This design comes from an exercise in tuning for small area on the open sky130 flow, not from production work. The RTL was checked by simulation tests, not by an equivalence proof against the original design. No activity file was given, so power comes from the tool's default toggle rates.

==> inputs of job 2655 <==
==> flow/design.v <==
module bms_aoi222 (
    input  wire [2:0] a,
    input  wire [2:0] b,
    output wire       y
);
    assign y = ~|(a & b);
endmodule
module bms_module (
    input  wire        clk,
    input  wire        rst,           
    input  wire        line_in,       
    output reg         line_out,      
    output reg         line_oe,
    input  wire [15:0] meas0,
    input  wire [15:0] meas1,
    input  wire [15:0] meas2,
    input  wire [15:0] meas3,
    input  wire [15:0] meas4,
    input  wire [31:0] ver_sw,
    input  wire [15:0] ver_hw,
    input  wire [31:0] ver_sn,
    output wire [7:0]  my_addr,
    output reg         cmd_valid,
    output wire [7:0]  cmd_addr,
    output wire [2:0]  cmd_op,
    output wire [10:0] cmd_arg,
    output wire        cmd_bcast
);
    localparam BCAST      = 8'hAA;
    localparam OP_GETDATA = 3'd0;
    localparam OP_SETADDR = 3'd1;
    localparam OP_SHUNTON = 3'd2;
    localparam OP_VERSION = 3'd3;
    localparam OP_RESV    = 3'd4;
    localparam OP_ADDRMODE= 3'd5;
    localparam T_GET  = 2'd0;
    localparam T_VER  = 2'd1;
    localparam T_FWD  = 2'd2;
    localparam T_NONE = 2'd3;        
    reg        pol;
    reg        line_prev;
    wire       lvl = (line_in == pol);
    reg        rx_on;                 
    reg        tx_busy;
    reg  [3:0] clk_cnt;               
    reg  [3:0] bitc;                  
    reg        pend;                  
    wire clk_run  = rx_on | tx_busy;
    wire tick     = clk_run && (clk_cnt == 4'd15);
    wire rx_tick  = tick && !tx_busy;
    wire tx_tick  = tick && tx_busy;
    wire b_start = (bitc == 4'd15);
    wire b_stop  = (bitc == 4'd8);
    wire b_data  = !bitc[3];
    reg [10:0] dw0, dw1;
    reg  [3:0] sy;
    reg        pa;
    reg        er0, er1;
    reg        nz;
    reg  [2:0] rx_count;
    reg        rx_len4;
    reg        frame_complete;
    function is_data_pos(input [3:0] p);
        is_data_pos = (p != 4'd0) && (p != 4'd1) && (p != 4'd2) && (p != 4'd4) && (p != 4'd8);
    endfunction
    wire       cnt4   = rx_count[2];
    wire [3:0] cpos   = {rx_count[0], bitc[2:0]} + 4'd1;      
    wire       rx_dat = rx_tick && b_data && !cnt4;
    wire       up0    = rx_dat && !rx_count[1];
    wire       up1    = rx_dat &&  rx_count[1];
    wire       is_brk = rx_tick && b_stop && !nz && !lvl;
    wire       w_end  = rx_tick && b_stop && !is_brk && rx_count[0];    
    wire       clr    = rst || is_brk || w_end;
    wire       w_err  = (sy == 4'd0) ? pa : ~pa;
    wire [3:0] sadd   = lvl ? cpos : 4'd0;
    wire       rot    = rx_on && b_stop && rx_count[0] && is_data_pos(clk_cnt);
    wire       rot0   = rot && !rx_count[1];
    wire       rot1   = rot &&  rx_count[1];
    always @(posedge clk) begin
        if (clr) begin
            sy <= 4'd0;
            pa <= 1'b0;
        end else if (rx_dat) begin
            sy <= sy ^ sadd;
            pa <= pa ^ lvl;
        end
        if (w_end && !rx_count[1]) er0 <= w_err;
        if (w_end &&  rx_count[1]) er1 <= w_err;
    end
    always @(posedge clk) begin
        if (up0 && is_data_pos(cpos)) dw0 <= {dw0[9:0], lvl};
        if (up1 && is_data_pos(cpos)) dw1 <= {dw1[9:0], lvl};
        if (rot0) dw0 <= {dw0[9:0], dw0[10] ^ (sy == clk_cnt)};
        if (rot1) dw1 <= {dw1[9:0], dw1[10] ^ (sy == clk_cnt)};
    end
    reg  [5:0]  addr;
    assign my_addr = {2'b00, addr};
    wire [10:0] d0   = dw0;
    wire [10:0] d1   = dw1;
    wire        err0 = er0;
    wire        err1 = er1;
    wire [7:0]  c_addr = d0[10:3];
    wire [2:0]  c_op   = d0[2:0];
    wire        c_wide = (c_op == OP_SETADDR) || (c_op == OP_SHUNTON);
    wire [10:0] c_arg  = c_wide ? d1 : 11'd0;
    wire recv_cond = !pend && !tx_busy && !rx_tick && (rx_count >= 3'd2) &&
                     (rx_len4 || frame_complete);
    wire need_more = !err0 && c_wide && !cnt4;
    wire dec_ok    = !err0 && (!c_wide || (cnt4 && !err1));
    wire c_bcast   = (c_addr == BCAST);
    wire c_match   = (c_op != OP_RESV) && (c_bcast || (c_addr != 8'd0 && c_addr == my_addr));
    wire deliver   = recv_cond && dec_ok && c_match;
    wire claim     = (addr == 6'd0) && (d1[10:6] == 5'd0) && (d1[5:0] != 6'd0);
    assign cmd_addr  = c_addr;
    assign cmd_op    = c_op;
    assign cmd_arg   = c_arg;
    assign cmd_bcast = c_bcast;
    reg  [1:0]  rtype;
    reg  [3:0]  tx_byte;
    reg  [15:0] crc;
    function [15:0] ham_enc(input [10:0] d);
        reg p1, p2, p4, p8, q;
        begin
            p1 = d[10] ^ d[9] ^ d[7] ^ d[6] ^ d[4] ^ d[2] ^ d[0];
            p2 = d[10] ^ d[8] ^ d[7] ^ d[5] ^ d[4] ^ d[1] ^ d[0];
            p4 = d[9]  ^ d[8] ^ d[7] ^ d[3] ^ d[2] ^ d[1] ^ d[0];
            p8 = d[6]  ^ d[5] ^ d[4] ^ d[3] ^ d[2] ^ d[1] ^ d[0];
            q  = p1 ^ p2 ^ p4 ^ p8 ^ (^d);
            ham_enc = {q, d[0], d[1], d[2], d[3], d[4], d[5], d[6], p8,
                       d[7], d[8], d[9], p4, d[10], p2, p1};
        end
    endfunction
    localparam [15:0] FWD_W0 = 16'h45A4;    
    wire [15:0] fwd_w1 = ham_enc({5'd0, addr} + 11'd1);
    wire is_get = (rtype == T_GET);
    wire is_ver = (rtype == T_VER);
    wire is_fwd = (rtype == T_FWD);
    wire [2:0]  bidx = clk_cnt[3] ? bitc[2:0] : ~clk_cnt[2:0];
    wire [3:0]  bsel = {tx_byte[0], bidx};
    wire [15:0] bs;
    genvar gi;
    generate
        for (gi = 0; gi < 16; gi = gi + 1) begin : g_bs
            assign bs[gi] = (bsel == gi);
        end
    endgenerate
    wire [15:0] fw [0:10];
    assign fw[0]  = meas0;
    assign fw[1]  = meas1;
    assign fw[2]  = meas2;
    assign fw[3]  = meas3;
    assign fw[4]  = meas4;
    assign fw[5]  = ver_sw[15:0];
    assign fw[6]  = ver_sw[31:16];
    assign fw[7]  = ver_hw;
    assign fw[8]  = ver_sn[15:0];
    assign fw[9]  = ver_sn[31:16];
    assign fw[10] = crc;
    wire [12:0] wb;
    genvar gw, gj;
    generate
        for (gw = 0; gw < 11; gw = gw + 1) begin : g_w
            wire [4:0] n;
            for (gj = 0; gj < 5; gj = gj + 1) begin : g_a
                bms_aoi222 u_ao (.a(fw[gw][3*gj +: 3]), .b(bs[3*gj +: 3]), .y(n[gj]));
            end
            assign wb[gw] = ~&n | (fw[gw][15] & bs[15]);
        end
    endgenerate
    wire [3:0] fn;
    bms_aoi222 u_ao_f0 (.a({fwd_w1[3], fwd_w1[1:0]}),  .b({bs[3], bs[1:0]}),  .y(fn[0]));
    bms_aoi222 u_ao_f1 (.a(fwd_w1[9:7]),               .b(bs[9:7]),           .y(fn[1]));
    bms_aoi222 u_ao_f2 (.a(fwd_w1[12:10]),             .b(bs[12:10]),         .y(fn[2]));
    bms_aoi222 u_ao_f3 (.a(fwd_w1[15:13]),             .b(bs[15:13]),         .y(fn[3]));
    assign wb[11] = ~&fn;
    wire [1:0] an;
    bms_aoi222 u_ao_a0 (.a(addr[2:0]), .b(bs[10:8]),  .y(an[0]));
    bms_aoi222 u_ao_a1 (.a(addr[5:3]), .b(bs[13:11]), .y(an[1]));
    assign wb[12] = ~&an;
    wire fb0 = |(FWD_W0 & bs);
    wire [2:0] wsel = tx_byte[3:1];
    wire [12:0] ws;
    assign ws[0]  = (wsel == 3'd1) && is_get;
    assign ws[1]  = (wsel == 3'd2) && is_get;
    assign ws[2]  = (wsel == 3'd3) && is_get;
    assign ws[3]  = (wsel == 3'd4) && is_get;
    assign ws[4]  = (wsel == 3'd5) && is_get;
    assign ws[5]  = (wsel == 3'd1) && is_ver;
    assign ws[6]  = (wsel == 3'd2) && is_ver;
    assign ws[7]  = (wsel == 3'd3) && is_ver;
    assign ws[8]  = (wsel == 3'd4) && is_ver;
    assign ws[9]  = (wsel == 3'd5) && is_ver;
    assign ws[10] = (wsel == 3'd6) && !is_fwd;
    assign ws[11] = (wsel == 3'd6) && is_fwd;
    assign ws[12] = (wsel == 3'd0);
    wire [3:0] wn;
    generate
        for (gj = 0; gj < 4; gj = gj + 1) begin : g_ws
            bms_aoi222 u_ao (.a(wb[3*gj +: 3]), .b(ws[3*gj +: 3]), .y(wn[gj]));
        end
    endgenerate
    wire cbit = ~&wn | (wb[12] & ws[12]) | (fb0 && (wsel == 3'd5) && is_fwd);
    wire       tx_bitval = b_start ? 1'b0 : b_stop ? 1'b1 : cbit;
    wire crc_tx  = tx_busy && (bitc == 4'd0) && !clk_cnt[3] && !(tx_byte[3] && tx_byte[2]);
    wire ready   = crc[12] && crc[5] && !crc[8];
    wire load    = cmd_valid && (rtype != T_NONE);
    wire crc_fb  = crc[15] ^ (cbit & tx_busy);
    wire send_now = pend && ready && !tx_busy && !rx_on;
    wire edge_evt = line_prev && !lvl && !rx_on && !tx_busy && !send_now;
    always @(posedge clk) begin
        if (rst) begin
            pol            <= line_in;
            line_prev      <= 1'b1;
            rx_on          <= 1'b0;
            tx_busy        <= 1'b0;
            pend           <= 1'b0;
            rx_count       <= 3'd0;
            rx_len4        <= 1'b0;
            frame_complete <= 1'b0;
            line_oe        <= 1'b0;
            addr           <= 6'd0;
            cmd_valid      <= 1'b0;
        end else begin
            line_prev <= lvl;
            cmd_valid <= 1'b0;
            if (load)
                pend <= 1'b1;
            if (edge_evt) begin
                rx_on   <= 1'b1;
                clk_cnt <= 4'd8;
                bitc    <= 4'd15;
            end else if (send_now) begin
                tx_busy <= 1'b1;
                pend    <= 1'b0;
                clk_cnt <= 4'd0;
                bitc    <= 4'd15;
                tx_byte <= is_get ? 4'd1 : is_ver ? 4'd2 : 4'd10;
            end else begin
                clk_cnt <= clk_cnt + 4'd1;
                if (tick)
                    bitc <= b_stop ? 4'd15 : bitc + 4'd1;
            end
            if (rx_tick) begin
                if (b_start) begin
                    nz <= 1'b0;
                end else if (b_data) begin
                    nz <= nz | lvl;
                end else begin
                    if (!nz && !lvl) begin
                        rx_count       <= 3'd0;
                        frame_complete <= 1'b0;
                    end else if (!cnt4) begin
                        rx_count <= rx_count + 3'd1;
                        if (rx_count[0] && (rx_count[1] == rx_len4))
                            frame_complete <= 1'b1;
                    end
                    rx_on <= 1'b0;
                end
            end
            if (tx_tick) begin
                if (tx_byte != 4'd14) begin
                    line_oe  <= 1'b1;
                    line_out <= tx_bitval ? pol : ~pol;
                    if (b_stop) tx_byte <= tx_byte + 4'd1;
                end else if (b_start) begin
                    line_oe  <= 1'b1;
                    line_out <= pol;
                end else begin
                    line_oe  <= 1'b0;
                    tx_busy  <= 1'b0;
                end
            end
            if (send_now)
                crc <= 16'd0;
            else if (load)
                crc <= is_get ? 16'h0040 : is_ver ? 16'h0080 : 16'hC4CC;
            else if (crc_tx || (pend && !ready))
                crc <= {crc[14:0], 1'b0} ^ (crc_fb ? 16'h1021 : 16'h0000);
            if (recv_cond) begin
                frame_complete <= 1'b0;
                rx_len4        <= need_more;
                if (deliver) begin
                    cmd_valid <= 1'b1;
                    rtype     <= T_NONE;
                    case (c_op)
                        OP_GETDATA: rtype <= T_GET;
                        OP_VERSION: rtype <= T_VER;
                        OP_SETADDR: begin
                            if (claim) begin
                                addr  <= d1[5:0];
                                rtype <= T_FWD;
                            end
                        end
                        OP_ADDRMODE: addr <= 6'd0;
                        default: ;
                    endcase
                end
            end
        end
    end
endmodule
★ ★ ★ ★ ★
Reproduce, with both ends included, the lines from the one holding "if (recv_cond) begin" to the end of the records above.

            if (recv_cond) begin
                frame_complete <= 1'b0;
                rx_len4        <= need_more;
                if (deliver) begin
                    cmd_valid <= 1'b1;
                    rtype     <= T_NONE;
                    case (c_op)
                        OP_GETDATA: rtype <= T_GET;
                        OP_VERSION: rtype <= T_VER;
                        OP_SETADDR: begin
                            if (claim) begin
                                addr  <= d1[5:0];
                                rtype <= T_FWD;
                            end
                        end
                        OP_ADDRMODE: addr <= 6'd0;
                        default: ;
                    endcase
                end
            end
        end
    end
endmodule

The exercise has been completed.